I think I understand why we treat it as an implicit 1 and normalizing, how the values are represented and all. My only issue was how the machine side of it is, as in how the implicit 1 and 0 is differentiated when the value is read/interpreted by the machine. I don't know if I am asking this correctly. Basically how the machine differentiates between a normalized and a subnormal number.
How is it interpreted given that there are only 32 bits and the implicit 1 isn't included in those bits?
How is the 0 for subnormals differentiated from the 1 by the machine?
When it comes to accuracy and precision, what could be said about floating point? Would it be correct to say as the actual exponent increases precision decreases and the inverse respectively? How does accuracy factor into this?
How is it interpreted given that there are only 32 bits and the implicit 1 isn't included in those bits?
How is the 0 for subnormals differentiated from the 1 by the machine?
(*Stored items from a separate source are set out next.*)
File: config.mk
export PLATFORM = sky130hd
export DESIGN_NAME = smbus_timeout_mon
export DESIGN_NICKNAME = d
export VERILOG_FILES = /design/src/rtl/smbus_timeout_mon.sv
export SDC_FILE = /design/constraint.sdc
export NUM_CORES = 1
export LEC_CHECK = 0
export BUFFER_PORTS_ARGS = -buffer_cell sky130_fd_sc_hd__buf_2
export CAP_MARGIN = 20
export CORE_MARGIN = 2
export CORE_UTILIZATION = 56
export CTS_CLUSTER_DIAMETER = 30
export DETAILED_ROUTE_END_ITERATION = 16
export PLACE_DENSITY = 0.84
export SLEW_MARGIN = 0
export SYNTH_ARGS = -nofsm -noshare
export SYNTH_HDL_FRONTEND = slang
export SYNTH_SLANG_ARGS = --single-unit
File: constraint.sdc
create_clock -name clk -period 1.9 [get_ports clk]
set_clock_uncertainty 0.15 [all_clocks]
set_input_delay 0.38 -clock clk [delete_from_list [all_inputs] [get_ports clk]]
set_output_delay 0.38 -clock clk [all_outputs]
set_load 0.02 [all_outputs]
File: src/rtl/smbus_timeout_mon.sv
module smbus_timeout_mon #(
  parameter int CLK_HZ        = 100_000_000,
  parameter int TIMEOUT_US    = 30_000,
  parameter int SLV_BUDGET_US = 25_000,
  parameter int MST_BUDGET_US = 10_000,
  parameter int IDLE_NS       = 50_000,
  parameter int LOW_MIN_NS    = 4_700,
  parameter int HIGH_MIN_NS   = 4_000
) (
  input  logic clk,
  input  logic rst_n,
  input  logic scl_in,
  input  logic sda_in,
  input  logic slave_ext,
  input  logic idle_rst_dis,
  input  logic err_clr,
  output logic xact_rst,
  output logic err_timeout,
  output logic err_slave_ext,
  output logic err_master_ext,
  output logic err_low_short,
  output logic err_high_short
);

  localparam longint HZ    = longint'(CLK_HZ);
  localparam longint TO_C  = (HZ * TIMEOUT_US + 999_999) / 1_000_000;
  localparam longint SLV_C = (HZ * SLV_BUDGET_US + 999_999) / 1_000_000;
  localparam longint MST_C = (HZ * MST_BUDGET_US + 999_999) / 1_000_000;
  localparam longint IDL_C = (HZ * IDLE_NS + 999_999_999) / 1_000_000_000;
  localparam longint LOW_C = (HZ * LOW_MIN_NS + 999_999_999) / 1_000_000_000;
  localparam longint HI_C  = (HZ * HIGH_MIN_NS + 999_999_999) / 1_000_000_000;
  localparam int     CW    = $clog2(TO_C + 2);

  localparam logic [CW-1:0] TO_V   = CW'(TO_C);
  localparam logic [CW-1:0] SLV_V  = CW'(SLV_C);
  localparam logic [CW-1:0] MST_V  = CW'(MST_C);
  localparam logic [CW-1:0] IDLE_V = CW'(IDL_C);
  localparam logic [CW-1:0] LOW_V  = CW'(LOW_C);
  localparam logic [CW-1:0] HI_V   = CW'(HI_C);

  logic [2:0] scl_p, sda_p;
  logic scl_s, scl_q, sda_s, sda_q;
  logic start, stop, idle_hit, msg_end, in_msg, charge;
  logic [CW-1:0] low_cnt, high_cnt, idle_cnt, slv_acc, mst_acc;
  logic set_to, set_slv, set_mst, set_ls, set_hs;

  always_ff @(posedge clk) begin
    if (!rst_n) begin
      scl_p <= 3'b111;
      sda_p <= 3'b111;
    end else begin
      scl_p <= {scl_p[1:0], scl_in};
      sda_p <= {sda_p[1:0], sda_in};
    end
  end

  assign scl_s = scl_p[1];
  assign scl_q = scl_p[2];
  assign sda_s = sda_p[1];
  assign sda_q = sda_p[2];

  assign start    = scl_s & scl_q & sda_q & ~sda_s;
  assign stop     = scl_s & scl_q & ~sda_q & sda_s;
  assign idle_hit = in_msg & scl_s & sda_s & (idle_cnt >= IDLE_V) & ~idle_rst_dis;
  assign msg_end  = stop | idle_hit;
  assign charge   = in_msg & ~scl_s & (low_cnt >= LOW_V);

  always_ff @(posedge clk) begin
    if (!rst_n) begin
      low_cnt  <= '0;
      high_cnt <= '0;
      idle_cnt <= '0;
    end else begin
      if (scl_s) begin
        low_cnt  <= '0;
        high_cnt <= (high_cnt == TO_V) ? high_cnt : high_cnt + 1'b1;
      end else begin
        high_cnt <= '0;
        low_cnt  <= (low_cnt == TO_V) ? low_cnt : low_cnt + 1'b1;
      end
      if (scl_s && sda_s)
        idle_cnt <= (idle_cnt == IDLE_V) ? idle_cnt : idle_cnt + 1'b1;
      else
        idle_cnt <= '0;
    end
  end

  always_ff @(posedge clk) begin
    if (!rst_n)       in_msg <= 1'b0;
    else if (msg_end) in_msg <= 1'b0;
    else if (start)   in_msg <= 1'b1;
  end

  always_ff @(posedge clk) begin
    if (!rst_n || msg_end) begin
      slv_acc <= '0;
      mst_acc <= '0;
    end else if (charge) begin
      if (slave_ext && slv_acc != SLV_V)  slv_acc <= slv_acc + 1'b1;
      if (!slave_ext && mst_acc != MST_V) mst_acc <= mst_acc + 1'b1;
    end
  end

  assign set_to  = ~scl_s & (low_cnt >= TO_V);
  assign set_slv = charge & slave_ext & (slv_acc == SLV_V);
  assign set_mst = charge & ~slave_ext & (mst_acc == MST_V);
  assign set_ls  = in_msg & scl_s & ~scl_q & (low_cnt < LOW_V);
  assign set_hs  = in_msg & ~scl_s & scl_q & (high_cnt < HI_V);

  always_ff @(posedge clk) begin
    if (!rst_n) begin
      xact_rst       <= 1'b0;
      err_timeout    <= 1'b0;
      err_slave_ext  <= 1'b0;
      err_master_ext <= 1'b0;
      err_low_short  <= 1'b0;
      err_high_short <= 1'b0;
    end else begin
      xact_rst       <= idle_hit;
      err_timeout    <= (err_timeout & ~err_clr) | set_to;
      err_slave_ext  <= (err_slave_ext & ~err_clr) | set_slv;
      err_master_ext <= (err_master_ext & ~err_clr) | set_mst;
      err_low_short  <= (err_low_short & ~err_clr) | set_ls;
      err_high_short <= (err_high_short & ~err_clr) | set_hs;
    end
  end

  a_r1_timeout_after_low: assert property (@(posedge clk) disable iff (!rst_n)
    $rose(err_timeout) |-> !$past(scl_s));
  a_r2_slave_bounded: assert property (@(posedge clk) disable iff (!rst_n)
    slv_acc <= SLV_V);
  a_r3_master_bounded: assert property (@(posedge clk) disable iff (!rst_n)
    mst_acc <= MST_V);
  a_r4_short_low_at_rise: assert property (@(posedge clk) disable iff (!rst_n)
    $rose(err_low_short) |-> $past(scl_s && !scl_q));
  a_r6_single_pulse: assert property (@(posedge clk) disable iff (!rst_n)
    xact_rst |=> !xact_rst);
  a_r7_no_pulse_when_disabled: assert property (@(posedge clk) disable iff (!rst_n)
    xact_rst |-> !$past(idle_rst_dis));
  a_r8_stop_clears: assert property (@(posedge clk) disable iff (!rst_n)
    $past(stop) |-> (slv_acc == '0 && mst_acc == '0 && !in_msg));
  a_r9_timeout_sticky: assert property (@(posedge clk) disable iff (!rst_n)
    (err_timeout && !err_clr) |=> err_timeout);
  a_r9_master_sticky: assert property (@(posedge clk) disable iff (!rst_n)
    (err_master_ext && !err_clr) |=> err_master_ext);

endmodule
If the bits in the exponent field are all zeros, then the leading bit of the significand is zero. (It is a misnomer to call it an implicit bit; it is formally specified as a function of the exponent field, so this is explicitly stated.)
If the bits in the exponent field are neither all zeros nor all ones, then the leading bit of the significand is one.
If the bits in the exponent field are all ones, then the floating-point object represents either an infinity (if the significand field is all zeros) or a NaN (otherwise).
The exponent field values of 0 and 1 actually encode the same exponent, −126 for the IEEE-754 “single precision” format (binary32). An exponent field value of e where 0 < e < 255 encodes an exponent value of E = e − 127, so 1 encodes −126. The exponent field value of 0 also encodes −126; the only difference between the exponent field values of 0 and 1 is that 0 means the leading bit of the significand is 0 and 1 means the leading bit of the significand is 1.
- When it comes to accuracy and precision, what could be said about floating point?
Handbook of Floating-Point Arithmetic, second edition, 2018, by Jean-Michel Muller et al.
Would it be correct to say as the actual exponent increases precision decreases and the inverse respectively?
Precision generally refers to the number of digits in the significand, so it does not change as the exponent change. The precision of an IEEE-754 “single precision” number is 24 bits.
How does accuracy factor into this?
Accuracy depends on how the arithmetic is used and the data it is used with. The accuracy of floating-point results can range from zero to infinity or NaN. Some uses of floating-point are “stable” and produce good results near the ideal results. Some uses are unstable and produce results that have gone astray.